Si la carne es mala, ¿por qué no van a serlo también los coches que fabrican, los hoteles que ofrecen, la moda que exportan o cualquiera de los productos internacionales con los que competimos ya con enormes dificultades?

No consta caso de exportación de mala carne desde España, pero sí de ministros tontos, con una balanza comercial positiva en este epígrafe: de un tiempo para acá, no hay lugar del mundo que no visite un ministro español para testimoniar de palabra y de obra que es tonto de solemnidad, en inglés o en latín, con acento tropical o en francés de Bruselas.

La mejor prueba de ello está en la escasa pasión viajera del único que debiera viajar: el ministro de Asuntos Exteriores sale poco, como si temiera encontrarse la huella de sus compañeros de Gabinete y hacer el ridículo en Washington o Rabat no fuera lo peor que pudiera pasarle ante las hazañas globales de Yoli, Albertito y no digamos Pedrito, ya conocido mundialmente como El Niño del Falcon. Todos acaban en ito, como hito, mito y sobre todo tontito.

El último en desplegar su estupidez, que lo es más al presentarse engolada y recubierta de uno de esos pensamientos profundos que hasta provocan dolor de cabeza; ha sido Alberto Garzón, que se ha ido a The Guardian para asegurar, fuera de las secciones de sucesos o espectáculos más idóneos, que nuestros ganaderos exportan carne en mal estado de animales maltratados.

Se desconoce qué tipo de trauma padeció el niño Garzón con la carne, pero es evidente que casos similares se tratan con especialistas en fobias y terrores infantiles, y no nombrando al paciente ministro de nada con una remuneración ostentosa: el vulgo paga para curarse sus taras; a la élite le ponen una nómina, un coche oficial, un despacho y un rinconcito en el BOE para elevar a públicos sus delirios.

Hasta esas declaraciones podría pensarse, repasando la trayectoria, que Garzón era un tonto más, un tonto con cargo, pero tonto al fin y al cabo. Desde hoy, puede iniciarse una etapa distinta, marcada por la piedad y la comprensión: es tonto, sin duda, de los tontos tontos que Cipolla describía en su tratado sobre la estupidez humana como aquellos que hacían daño a los demás y a sí mismos.

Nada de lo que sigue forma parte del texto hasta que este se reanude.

Source: an optimization exercise on an open RTL-to-GDS flow (aim: small area, a short achievable clock period and few clock cycles per item). Production flows keep margins and buffers that such runs may drop. The RTL was checked by simulation tests, not by an equivalence proof against the original design.

== JK ==
Design aes_enc_core, start of the top module:
module aes_enc_core (
    input  wire         clk,
    input  wire         rst,         
    input  wire         key_load,    
    input  wire [1:0]   key_len,     
    input  wire [255:0] key,         
    input  wire         in_valid,
    output reg          in_ready,
    input  wire [127:0] in_data,
    output reg          out_valid,
    output wire [127:0] out_data
);
Size in the first run: about 8400 cells after synthesis, about 1100 flip-flops, ~71000 sq um of cells after synthesis.
clock: 10.0 ns
lec_check: 0
cap_margin: 20
core_margin: 2
core_utilization: 40
slew_margin: 20
standard.sh (not shown) runs the stock make flow with config.mk's settings and CLKGATE_MAP_FILE= SYNTH_SCRIPT=/design/flow/synth_recipe.tcl, a recipe that flattens the netlist after the stock synthesis.
==> flow/flow/run.sh <==
#!/bin/bash
# Own layout flow: the standard flow (standard.sh, unchanged synthesis
# script and steps) with two settings changed:
#  - synthesis maps the logic with the ABC script in flow/abc.script (an
#    area-oriented mapping) instead of ORFS's speed script;
#  - the timing repair steps (floorplan, CTS, global route) aim for the extra
#    setup slack given in flow/margin.txt, so that the layout is sized for a
#    short period although the clock stays at the design's period.
# Each tool's output goes to a log file of its own in this folder.
set -uo pipefail
W=$PWD
SD=$W/scripts_own
rm -rf "$SD"; mkdir -p "$SD"
for f in "$FLOW_HOME"/scripts/*; do ln -s "$f" "$SD/"; done
if [[ -f "$W/flow/abc.script" ]]; then
  rm -f "$SD/abc_area.script"; cp "$W/flow/abc.script" "$SD/abc_area.script"
  ABC="ABC_AREA=1"
else
  ABC="ABC_AREA=0"
fi
MARGIN=$(cat "$W/flow/margin.txt")
bash standard.sh SCRIPTS_DIR="$SD" $ABC synth > "$W/synth.log" 2>&1 || { tail -30 "$W/synth.log"; exit 1; }
bash standard.sh SETUP_SLACK_MARGIN="$MARGIN" finish > "$W/layout.log" 2>&1 || { tail -30 "$W/layout.log"; exit 1; }
==> flow/flow/abc.script <==
strash
dch
map -a
==> flow/flow/margin.txt <==
6.5
JK: PASS, flow complete, no timing, DRC or antenna violations
Testbench counts of JK, summed over its fixed seeds: cycles 22,059, items 1,687.
Input changes introduced in MS (baseline for comparison: JK):
==> flow/run.sh (new file) <==
#!/bin/bash
# synth_recipe.tcl (not shown) runs the flow's synth.tcl, then flattens the netlist and writes it again
# the make line also repeats each setting of config.mk as NAME=value (left out here)
make -C /OpenROAD-flow-scripts/flow DESIGN_CONFIG=/design/flow/config.mk WORK_HOME=/design/flow/orfs CLKGATE_MAP_FILE= SYNTH_SCRIPT=/design/flow/synth_recipe.tcl finish
removed: flow/flow/run.sh
removed: flow/flow/abc.script
removed: flow/flow/margin.txt
removed: flow/standard.sh
==> notes.md <==
For wire length on met2, dividing the value from MS by the value from JK gives 0.944.
From MS to JK, number of buffers inserted by hold repair at cts did not move at all.
Taking JK as the reference, in MS global placement routability congestion went down, instance area at placement rose 2400 sq um, worst setup slack before clock tree synthesis saw a decrease.
[inputs] AL vs MS
==> flow/flow/run.sh (new file) <==
#!/bin/bash
# Own layout flow: the standard flow (standard.sh, with its synthesis
# script and steps) with these settings changed:
#  - synthesis maps the logic with the ABC script in flow/abc.script (an
#    area-oriented mapping) instead of ORFS's speed script;
#  - the make variables listed in flow/make_vars.txt (one VAR=value per
#    line) are added to both make runs: among them SETUP_SLACK_MARGIN, so
#    that the timing repair steps aim for extra setup slack and the layout is
#    sized for a short period, although the clock stays at the design's.
# Each tool's output goes to a log file of its own in this folder.
set -uo pipefail
W=$PWD
SD=$W/scripts_own
rm -rf "$SD"; mkdir -p "$SD"
for f in "$FLOW_HOME"/scripts/*; do ln -s "$f" "$SD/"; done
rm -f "$SD/abc_area.script"; cp "$W/flow/abc.script" "$SD/abc_area.script"
VARS=()
if [[ -f "$W/flow/make_vars.txt" ]]; then
  while IFS= read -r line; do
    [[ -z "$line" || "$line" == \#* ]] && continue
    VARS+=("$line")
  done < "$W/flow/make_vars.txt"
fi
bash standard.sh SCRIPTS_DIR="$SD" ABC_AREA=1 "${VARS[@]}" synth > "$W/synth.log" 2>&1 || { tail -30 "$W/synth.log"; exit 1; }
bash standard.sh "${VARS[@]}" finish > "$W/layout.log" 2>&1 || { tail -30 "$W/layout.log"; exit 1; }
==> flow/flow/abc.script (new file) <==
strash
dch
map -a
==> flow/flow/make_vars.txt (new file) <==
SETUP_SLACK_MARGIN=6.5
BUFFER_PORTS_ARGS=-buffer_cell sky130_fd_sc_hd__buf_2
==> flow/standard.sh (new file) <==
#!/bin/bash
# synth_recipe.tcl (not shown) runs the flow's synth.tcl, then flattens the netlist and writes it again
# the make line also repeats each setting of config.mk as NAME=value (left out here)
make -C /OpenROAD-flow-scripts/flow DESIGN_CONFIG=/design/flow/config.mk WORK_HOME=/design/flow/orfs CLKGATE_MAP_FILE= SYNTH_SCRIPT=/design/flow/synth_recipe.tcl "${@:-finish}"
removed: flow/run.sh
==> comparison <==
Taking MS as the reference point, the synthesized cell count of AL rises by 379. Taking MS as the reference, in AL area occupied by registers was more or less identical; hold slack went down by 0.079 ns. Lower layout overhead on the synthesized area was reported by MS, not AL. Sequential portion of the cell area for AL: 0.47 points down relative to MS. Delta (AL minus MS): total wire length increased by 4.6% relative to the old numbers; net count of the mapped netlist now larger. Minimum period implied by the final worst setup slack ends up higher on MS. AL contains more vias than MS.

-- port drivers added, routing unchanged --
In the flow no input, the clock included, has a driving cell. The finished layouts below were timed again as built, in two steps.
Step 1: set_driving_cell puts a clkbuf_16 on clk and a buf_2 on each other input, an assumption about the parent block.
Step 2 times the ports against the registers' clock, not the clock port: input delays grow and output delays shrink by t, the midpoint of the rising clock arrivals with the driver on.
a / b / c = ideal ports / drivers / drivers and shift; a / b = the first two.
| run | t (ns) | setup slack, ns | worst hold slack (ns) | latest minus earliest clock arrival (ns) | pins driven straight from the clock port |
|---|---|---|---|---|---|
| JK | 0.883 | 6.519 / 6.454 / 5.694 | 0.363 / 0.363 / 0.363 | 0.046 / 0.045 | 1 |
| MS | 0.878 | 4.981 / 4.981 / 4.395 | 0.442 / 0.442 / 0.442 | 0.036 / 0.036 | 1 |
| AL | 0.884 | 6.465 / 6.348 / 5.464 | 0.363 / 0.363 / 0.363 | 0.048 / 0.048 | 1 |
After both steps setup and hold are still met in every run listed. The setup slack of AL, which loses most, moves by -0.117 ns with the drivers and by -1.001 ns with both steps.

Pero acotando el caso a ese término, no nos llega. Hay algo más. Y ese algo más ha de residir en eso que algunos utilizan para pensar y otros, como el susodicho, para llevar gorro: no está bien de la azotea, y las propuestas de Íñigo Errejón para mejorar la salud mental aún no han recibido el plácet del Congreso.

Porque solo un loco, tonto o no, puede irse al extranjero a hablar mal de España siendo miembro del Gobierno de España, dañando la marca que le paga y ofreciendo al competidor un argumento impagable para zaherirnos en cualquier ámbito: si la carne es mala, ¿por qué no van a serlo también los coches que fabrican, los hoteles que ofrecen, la moda que exportan o cualquiera de los productos internacionales con los que competimos ya con enormes dificultades?

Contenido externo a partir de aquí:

Context: an optimization exercise on an open-source flow, tuned for small area, a short achievable clock period and few clock cycles per item. The choices shown serve that exercise and are no tape-out recipe.
The RTL was checked by simulation tests, not by an equivalence proof against the original design.
Power and IR drop assume default switching activity.

===== design/flow/constraint.sdc =====
create_clock -name core_clock -period 10.0 [get_ports {clk}]
set_input_delay 2.0000 -clock core_clock [delete_from_list [all_inputs] [get_ports {clk}]]
set_output_delay 2.0000 -clock core_clock [all_outputs]
set_load 0.01 [all_outputs]

===== design/flow/run.sh =====
#!/bin/bash
# synth_recipe.tcl (not shown) runs the flow's synth.tcl, then flattens the netlist and writes it again
# the make line also repeats each setting of config.mk as NAME=value (left out here)
make -C /OpenROAD-flow-scripts/flow DESIGN_CONFIG=/design/flow/config.mk WORK_HOME=/design/flow/orfs CLKGATE_MAP_FILE= SYNTH_SCRIPT=/design/flow/synth_recipe.tcl finish

===== design/flow/config.mk =====
export PLATFORM = sky130hd
export DESIGN_NAME = blaze_unit
export DESIGN_NICKNAME = blaze_unit
export VERILOG_FILES = /design/flow/design.v
export SDC_FILE = /design/flow/constraint.sdc
export NUM_CORES = 4
export LEC_CHECK = 0
export CAP_MARGIN = 20
export CORE_MARGIN = 2
export CORE_UTILIZATION = 40
export PLACE_DENSITY = 0.6
export SLEW_MARGIN = 20
This is an optimization exercise on Yosys and OpenROAD, whose aim is small area and a short achievable clock period, not a production implementation.

Design ckv_unit, start of the top module:
module ckv_unit (
    input  wire        clk,
    input  wire        rst,
    input  wire        in_valid,
    input  wire        in_sof,
    input  wire        in_eof,
    input  wire [3:0]  in_nbytes,
    input  wire [63:0] in_data,
    input  wire [1:0]  in_alg,
    input  wire [1:0]  in_mode,
    input  wire [15:0] in_tenant,
    input  wire [15:0] in_pseq,
    input  wire [63:0] in_ctx,
    input  wire [23:0] in_dest,
    input  wire [63:0] in_expect,
    output reg         res_valid,
    output reg  [63:0] res_crc,
    output reg  [63:0] res_state,
    output reg         res_match
);
For scale: about 4,000 cells after synthesis, about 450 flip-flops, ~390 I/O pins, ~41,000 sq um of cells after synthesis.
export LEC_CHECK = 0
export CAP_MARGIN = 20
export CORE_MARGIN = 2
export CORE_UTILIZATION = 40
export SLEW_MARGIN = 20
export SYNTH_HIERARCHICAL = 1
create_clock -name core_clock -period 30.0 [get_ports {clk}]
standard.sh (not shown) runs the stock make flow with config.mk's settings and CLKGATE_MAP_FILE= SYNTH_SCRIPT=/design/flow/synth_recipe.tcl, a recipe that flattens the netlist after the stock synthesis.
==> flow/flow/run.sh <==
#!/bin/bash
# Standard ORFS layout, with repair_timing asked for extra setup margin so the
# critical paths get sized and buffered (the constraints are unchanged).
set -euo pipefail
bash standard.sh SETUP_SLACK_MARGIN=22 finish > standard_make.log 2>&1
The first run completed without violations.
Next try:
--- a/flow/flow/run.sh
+++ b/flow/flow/run.sh
@@ -5 +5 @@
-bash standard.sh SETUP_SLACK_MARGIN=22 finish > standard_make.log 2>&1
+bash standard.sh SETUP_SLACK_MARGIN=25 finish > standard_make.log 2>&1
=> This time the run finished but fails on capacitance limit, slew limit; clock skew stays flat; setup slack is better by 0.80 ns; register-to-register slack improves by 2.0 ns; fmax climbs by roughly a tenth; hold slack hardly moves; sequential share of layout area shrinks by 4.2 points; routed wire length climbs by roughly a tenth; global-route usage is higher by 4.3 points; clock-buffer cell count came out lower by 3; final area increases by a quarter to a third.
Next try:
==> flow/run.sh (new file) <==
#!/bin/bash
# synth_recipe.tcl (not shown) runs the flow's synth.tcl, then flattens the netlist and writes it again
# the make line also repeats each setting of config.mk as NAME=value (left out here)
make -C /OpenROAD-flow-scripts/flow DESIGN_CONFIG=/design/flow/config.mk WORK_HOME=/design/flow/orfs CLKGATE_MAP_FILE= SYNTH_SCRIPT=/design/flow/synth_recipe.tcl finish
removed: flow/flow/run.sh
removed: flow/standard.sh
=> This time the run passed the timing, design-rule and antenna checks; die area is unchanged; synthesized cell count is unchanged; hold slack barely changes.
No run of this note included a check of the RTL's function; only the layout flow was run.

* * *

ckv_unit again, from the RTL that the note above started with.
clock: 30.0 ns
lec_check: 0
cap_margin: 20
core_margin: 2
core_utilization: 40
slew_margin: 20
synth_hierarchical: 1
==> flow/flow/run.sh <==
#!/bin/bash
# Standard ORFS layout, with repair_timing asked for extra setup margin so the
# critical paths get sized and buffered (the constraints are unchanged).
set -euo pipefail
bash standard.sh SETUP_SLACK_MARGIN=23.5 finish > standard_make.log 2>&1
The starting point completed without violations.
This is an optimization exercise on Yosys and OpenROAD, whose aim is small area, a short achievable clock period and few clock cycles per item, not a production implementation. At most, simulation tests tie the RTL to the original design; equivalence was not proved. Power figures rest on the tool's default switching activity, not on a simulated workload.

==> branch yarrow <==
==> flow/design.v <==
module fpdivsqrt (
    input  wire        clk,
    input  wire        rst,      
    input  wire        start,    
    input  wire        op,       
    input  wire [31:0] a,
    input  wire [31:0] b,
    output wire        ready,
    output reg         done,
    output reg  [31:0] result,
    output reg  [4:0]  flags
);
    localparam integer FR = 24;          
    localparam integer W  = FR + 3;      
    localparam [31:0] QNAN = 32'h7FC0_0000;
    wire        sa = a[31];
    wire        sb = b[31];
    wire [7:0]  ea = a[30:23];
    wire [7:0]  eb = b[30:23];
    wire [22:0] fa = a[22:0];
    wire [22:0] fb = b[22:0];
    wire a_zero = (ea == 8'd0);
    wire b_zero = (eb == 8'd0);
    wire a_max  = (ea == 8'hFF);
    wire b_max  = (eb == 8'hFF);
    wire a_fz   = (fa == 23'd0);
    wire b_fz   = (fb == 23'd0);
    wire a_inf  = a_max & a_fz;
    wire b_inf  = b_max & b_fz;
    wire a_nan  = a_max & ~a_fz;
    wire b_nan  = b_max & ~b_fz;
    wire a_snan = a_nan & ~fa[22];
    wire b_snan = b_nan & ~fb[22];
    reg  sp, sp_nan, sp_inf, sp_nv, sp_dz;
    always @(*) begin
        sp = 1'b1; sp_nan = 1'b0; sp_inf = 1'b0; sp_nv = 1'b0; sp_dz = 1'b0;
        if (!op) begin
            if (a_nan | b_nan) begin
                sp_nan = 1'b1; sp_nv = a_snan | b_snan;
            end else if (a_inf & b_inf) begin
                sp_nan = 1'b1; sp_nv = 1'b1;
            end else if (a_inf) begin
                sp_inf = 1'b1;
            end else if (b_inf) begin
            end else if (b_zero & a_zero) begin
                sp_nan = 1'b1; sp_nv = 1'b1;
            end else if (b_zero) begin
                sp_inf = 1'b1; sp_dz = 1'b1;
            end else if (a_zero) begin
            end else begin
                sp = 1'b0;
            end
        end else begin
            if (a_nan) begin
                sp_nan = 1'b1; sp_nv = a_snan;
            end else if (a_zero) begin
            end else if (sa) begin
                sp_nan = 1'b1; sp_nv = 1'b1;
            end else if (a_inf) begin
                sp_inf = 1'b1;
            end else begin
                sp = 1'b0;
            end
        end
    end
    wire [9:0]  div_exp = {2'b00, ea} + {2'b11, ~eb} + 10'd127;   
    wire [8:0]  sq_sum  = {1'b0, ea} + 9'd125;
    wire [9:0]  sq_exp  = {2'b00, sq_sum[8:1]};                   
    wire [24:0] sq_m1  = ea[0] ? {2'b00, fa} : {fa[22], ~fa[22], fa[21:0], 1'b0};
    wire [W-1:0] w_init = op ? {sq_m1, 2'b00} : {3'b001, fa, 1'b0};
    reg          busy;       
    reg          fin;        
    reg  [12:0]  md;         
    reg  [11:0]  ms;         
    reg          sign_q;
    reg  [9:0]   exp_q;      
    reg  [W-1:0] w;          
    reg  [W-1:0] pn;         
    reg  [25:0]  s;          
    reg          spq, spq_nan, spq_inf, spq_nv, spq_dz;
    assign ready = ~busy;
    wire   last  = md[12] | ms[11];
    reg [W-1:0] b1, b2;      
    reg [25:0]  k1, k2;      
    integer i;
    always @(*) begin
        b1 = {W{1'b0}};
        b2 = {W{1'b0}};
        k1 = 26'd0;
        k2 = 26'd0;
        for (i = 0; i < 12; i = i + 1) begin
            b1[FR-1-2*i] = ms[i];
            b2[FR-2-2*i] = ms[i];
            k1[24-2*i] = ms[i];
            k2[23-2*i] = ms[i];
        end
        for (i = 0; i < 13; i = i + 1) begin
            k1[25-2*i] = k1[25-2*i] | md[i];
            k2[24-2*i] = k2[24-2*i] | md[i];
        end
    end
    wire [W-1:0] f1n  = pn & ~b1;
    wire [W-1:0] f2bn = pn & ~b2;
    wire [W-1:0] f2an = pn & ~(b1 << 1) & ~b2;
    wire [W-1:0] cx = {w[W-2:0], 1'b1};
    wire [W-1:0] cy = {f1n[W-2:0], 1'b1};
    wire [W-1:0] cz = f2an;
    wire [W-1:0] cs = cx ^ cy ^ cz;
    wire [W-1:0] cc = (cx & cy) | (cx & cz) | (cy & cz);
    wire [W-1:0] t1, t2b, t2a;
    pfx_add #(W) u_t1  (.a(w), .b(f1n), .ci(1'b1), .s(t1));
    pfx_add #(W) u_t2b (.a({w[W-2:0], 1'b0}), .b(f2bn), .ci(1'b1), .s(t2b));
    pfx_add #(W) u_t2a (.a(cs), .b({cc[W-2:0], 1'b1}), .ci(1'b0), .s(t2a));
    wire d1 = ~t1[W-1];
    wire d2 = d1 ? ~t2a[W-1] : ~t2b[W-1];
    reg [W-1:0] wn;
    always @(*) begin
        case ({d1, d2})
            2'b11:   wn = {t2a[W-2:0], 1'b0};
            2'b10:   wn = {t1[W-3:0], 2'b00};
            2'b01:   wn = {t2b[W-2:0], 1'b0};
            default: wn = {w[W-3:0], 2'b00};
        endcase
    end
    wire [25:0] sn = s | (d1 ? k1 : 26'd0) | (d2 ? k2 : 26'd0);
    wire        hi      = s[25];
    wire [22:0] frac    = hi ? s[24:2] : s[23:1];
    wire        rbit    = hi ? s[1] : s[0];
    wire        sticky  = (hi & s[0]) | (w != {W{1'b0}});
    wire        rinc    = rbit & (sticky | frac[0]);
    wire        inexact = rbit | sticky;
    wire [30:0] xin = {exp_q[7:0], frac};
    reg  [30:0] pa, pb;      
    integer d, n;
    always @(*) begin
        pa = {xin[29:0], 1'b1};
        for (d = 1; d < 31; d = d * 2) begin
            pb = pa;
            for (n = d; n < 31; n = n + 1)
                pb[n] = pa[n] & pa[n-d];
            pa = pb;
        end
    end
    wire [30:0] inc = xin ^ (pa & {31{rinc}});
    wire uf      = exp_q[9] | (exp_q == 10'd0);
    wire of_big  = ~exp_q[9] & (exp_q[8] | (exp_q[7:0] == 8'hFF));
    wire of_rnd  = (exp_q == 10'd254) & rinc & (&frac);
    reg [31:0] rnd_res;
    reg [4:0]  rnd_flg;
    always @(*) begin
        if (spq) begin
            rnd_res = spq_nan ? QNAN : {sign_q, spq_inf ? 8'hFF : 8'h00, 23'd0};
            rnd_flg = {3'b000, spq_dz, spq_nv};
        end else if (uf) begin
            rnd_res = {sign_q, 31'd0};
            rnd_flg = 5'b11000;
        end else if (of_big) begin
            rnd_res = {sign_q, 8'hFF, 23'd0};
            rnd_flg = 5'b10100;
        end else begin
            rnd_res = {sign_q, inc};
            rnd_flg = {inexact, 1'b0, of_rnd, 2'b00};
        end
    end
    always @(posedge clk) begin
        if (rst) begin
            busy <= 1'b0;
            fin  <= 1'b0;
            done <= 1'b0;
        end else begin
            done <= fin;
            if (!busy) begin
                busy <= start & ~sp;
                fin  <= start & sp;
            end else begin
                busy <= ~last;
                fin  <= last;
            end
        end
        result <= rnd_res;
        flags  <= rnd_flg;
        if (!busy) begin
            md      <= {12'd0, ~op};
            ms      <= {11'd0, op};
            sign_q  <= op ? sa : (sa ^ sb);
            exp_q   <= op ? {1'b0, sq_exp} : div_exp;
            w       <= w_init;
            pn      <= op ? ~{2'b01, 25'd0} : ~{3'b001, fb, 1'b0};
            s       <= op ? {1'b1, 25'd0} : 26'd0;
            spq     <= sp;
            spq_nan <= sp_nan;
            spq_inf <= sp_inf;
            spq_nv  <= sp_nv;
            spq_dz  <= sp_dz;
        end else begin
            md <= md << 1;
            ms <= ms << 1;
            w  <= wn;
            s  <= sn;
            if (ms != 12'd0) pn <= ~{1'b0, sn};
            if (md[1] | ms[1]) exp_q <= exp_q + {9'd0, s[25]};
        end
    end
endmodule
module pfx_add #(
    parameter integer N = 8
) (
    input  wire [N-1:0] a,
    input  wire [N-1:0] b,
    input  wire         ci,
    output wire [N-1:0] s
);
    reg [N-1:0] g, p, gn, pn;
    integer d, i;
    always @(*) begin
        g = a & b;
        p = a ^ b;
        g[0] = g[0] | (p[0] & ci);
        for (d = 1; d < N; d = d * 2) begin
            gn = g;
            pn = p;
            for (i = d; i < N; i = i + 1) begin
                if ((i / d) % 2 == 1) begin
                    gn[i] = g[i] | (p[i] & g[(i / d) * d - 1]);
                    pn[i] = p[i] & p[(i / d) * d - 1];
                end
            end
            g = gn;
            p = pn;
        end
    end
    assign s = a ^ b ^ {g[N-2:0], ci};
endmodule
==> flow/flow/run.sh <==
#!/bin/bash
# The standard layout (the standard.sh) with these changes:
#  - port buffers are the smallest buffer, sky130_fd_sc_hd__buf_1, which the
#    resizer may still upsize where timing or slew needs it;
#  - clock tree synthesis builds the tree from small clock buffers and
#    inserts no dummy loads.
# make's full output goes to run_make.log in this folder; ORFS's own per-step
# logs are under orfs/logs/.
set -euo pipefail
bash standard.sh \
  "BUFFER_PORTS_ARGS=-buffer_cell sky130_fd_sc_hd__buf_1" \
  "CTS_ARGS=-sink_clustering_enable -repair_clock_nets -dont_use_dummy_load -buf_list {sky130_fd_sc_hd__clkbuf_2 sky130_fd_sc_hd__clkbuf_4 sky130_fd_sc_hd__clkbuf_8}" \
  finish > run_make.log 2>&1
==> flow/standard.sh <==
#!/bin/bash
# synth_recipe.tcl (not shown) runs the flow's synth.tcl, then flattens the netlist and writes it again
# the make line also repeats each setting of config.mk as NAME=value (left out here)
make -C /OpenROAD-flow-scripts/flow DESIGN_CONFIG=/design/flow/config.mk WORK_HOME=/design/flow/orfs CLKGATE_MAP_FILE= SYNTH_SCRIPT=/design/flow/synth_recipe.tcl "${@:-finish}"
==> flow/config.mk <==
export PLATFORM = sky130hd
export DESIGN_NAME = fpdivsqrt
export DESIGN_NICKNAME = fpdivsqrt
export VERILOG_FILES = /design/flow/design.v
export SDC_FILE = /design/flow/constraint.sdc
export NUM_CORES = 4
export LEC_CHECK = 0
export ABC_AREA = 1
export CAP_MARGIN = 20
export CORE_MARGIN = 2
export CORE_UTILIZATION = 40
export SETUP_SLACK_MARGIN = 1.5
export SLEW_MARGIN = 20
==> flow/constraint.sdc <==
create_clock -name core_clock -period 5.0 [get_ports {clk}]
set_input_delay 1.0000 -clock core_clock [delete_from_list [all_inputs] [get_ports {clk}]]
set_output_delay 1.0000 -clock core_clock [all_outputs]
set_load 0.01 [all_outputs]
==> inputs of branch fjord, as changes to branch yarrow <==
--- a/flow/design.v
+++ b/flow/design.v
@@ -103,15 +103,18 @@
     wire [W-1:0] f2bn = pn & ~b2;
     wire [W-1:0] f2an = pn & ~(b1 << 1) & ~b2;
-    wire [W-1:0] cx = {w[W-2:0], 1'b1};
-    wire [W-1:0] cy = {f1n[W-2:0], 1'b1};
-    wire [W-1:0] cz = f2an;
-    wire [W-1:0] cs = cx ^ cy ^ cz;
-    wire [W-1:0] cc = (cx & cy) | (cx & cz) | (cy & cz);
-    wire [W-1:0] t1, t2b, t2a;
-    pfx_add #(W) u_t1  (.a(w), .b(f1n), .ci(1'b1), .s(t1));
-    pfx_add #(W) u_t2b (.a({w[W-2:0], 1'b0}), .b(f2bn), .ci(1'b1), .s(t2b));
-    pfx_add #(W) u_t2a (.a(cs), .b({cc[W-2:0], 1'b1}), .ci(1'b0), .s(t2a));
-    wire d1 = ~t1[W-1];
-    wire d2 = d1 ? ~t2a[W-1] : ~t2b[W-1];
+    wire [W+2:0] a2n  = {2'b11, pn, 1'b1} & ~{2'b00, b1, 1'b0};
+    wire [W+2:0] cx = {2'b00, w, 1'b1};
+    wire [W+2:0] cy = a2n;
+    wire [W+2:0] cz = {3'b111, f2an};
+    wire [W+2:0] cs = cx ^ cy ^ cz;
+    wire [W+2:0] cc = (cx & cy) | (cx & cz) | (cy & cz);
+    wire [W:0]   t1;
+    wire [W+1:0] t2b;
+    wire [W+2:0] t2a;
+    pfx_add #(W+1) u_t1  (.a({1'b0, w}), .b({1'b1, f1n}), .ci(1'b1), .s(t1));
+    pfx_add #(W+2) u_t2b (.a({1'b0, w, 1'b0}), .b({2'b11, f2bn}), .ci(1'b1), .s(t2b));
+    pfx_add #(W+3) u_t2a (.a(cs), .b({cc[W+1:0], 1'b1}), .ci(1'b0), .s(t2a));
+    wire d1 = ~t1[W];
+    wire d2 = d1 ? ~t2a[W+2] : ~t2b[W+1];
     reg [W-1:0] wn;
     always @(*) begin
@@ -216,5 +219,4 @@
         g = a & b;
         p = a ^ b;
-        g[0] = g[0] | (p[0] & ci);
         for (d = 1; d < N; d = d * 2) begin
             gn = g;
@@ -230,4 +232,5 @@
         end
     end
-    assign s = a ^ b ^ {g[N-2:0], ci};
+    wire [N-1:0] c = {g[N-2:0] | (p[N-2:0] & {(N-1){ci}}), ci};
+    assign s = a ^ b ^ c;
 endmodule
CORE_UTILIZATION = 60   (was 40)
==> qor summary <==
item                                                                            branch fjord            branch yarrow
Crit path required time                                                              5300 ps                  5330 ps
Met2 Resource Use GR                                                                   55.4%                    39.4%
Final period utilization                                                               68.3%                    68.5%
Inverters, non-clock                                                                     408                      371
Status                                                               complete, no violations  complete, no violations
Overall die area                                                                 24400 sq um              35100 sq um
Switching power                                                                    0.00417 W                0.00475 W
Clk pwr share                                                                           9.4%                     8.3%
Worst-case vdd ir drop                                                            0.000389 V               0.000341 V
Layout multi-input combinational cell count                                             1513                     1391
Placeable Area                                                                   22600 sq um              33300 sq um
Headroom to the max-slew limit                                                         44.9%                    36.0%
# fillers                                                                               2150                     3531
Share of final-layout standard cells stronger than drive strength 1                    6.79%                    11.5%
Global Route met1 Usage                                                                46.3%                    33.0%
Crit path buf inv count                                                                    4                        2
Testbench counts of branch fjord, summed over its fixed seeds: cycles 162,076, ops 12,000.
For branch yarrow, only the layout was checked, not whether the RTL still works.

## separate check: timing with driven ports
No port has a modelled driver above. Below, the same layouts with a new extraction and two added sets of constraints.
Step 1 (the two cells are an assumption about what drives the block):
set clk [get_ports {clk}]
set_driving_cell -lib_cell sky130_fd_sc_hd__clkbuf_16 $clk
set_driving_cell -lib_cell sky130_fd_sc_hd__buf_2 [delete_from_list [all_inputs] $clk]
Step 2, shift: input delay + t, output delay - t, t = (earliest + latest rising clock arrival at the registers) / 2. This alone moves slack from input paths to output paths.
a / b / c = ideal / step 1 / step 2; a / b = the first two.
| run | t (ns) | setup WS [ns] | worst register clock-pin slew, ns | worst data-port slew with drivers (ns) |
|---|---|---|---|---|
| branch yarrow | 0.486 | 1.575 / 1.575 / 1.361 | 0.10 / 0.10 | 0.04 |
| branch fjord | 0.487 | 1.587 / 1.587 / 1.499 | 0.11 / 0.11 | 0.06 |
After both steps setup and hold are still met in every run listed. The setup slack of branch yarrow, which loses most, moves by 0.000 ns with the drivers and by -0.214 ns with both steps.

Garzón, al que no soportan ni en Podemos ni en IU ni en la cosa ésa del «Frente Abierto» liderada por la Fashionaria, no es el problema, no obstante. Para encontrarlo hay que mirar más arriba: al que le nombra y al que le mantiene, pagándose una vez más su trono de barro con intereses nacionales superiores a su subsistencia.

Si Sánchez no destituye a un tonto, no es por solidaridad entre iguales. Es porque no puede mientras no le dejen sus socios, en ese eterno bucle que en Moncloa llaman «alianza», pero responde al término concreto de «secuestro».

Y si Garzón, que ya era lechuguino antes de mantener una estricta dieta de lechuga, quiere ver animales maltratados, solo tiene que pasarse por las sedes andaluzas de UGT y CCOO: lo que allí hacen con langostinos y cigalas sí que es un holocausto, Albertito.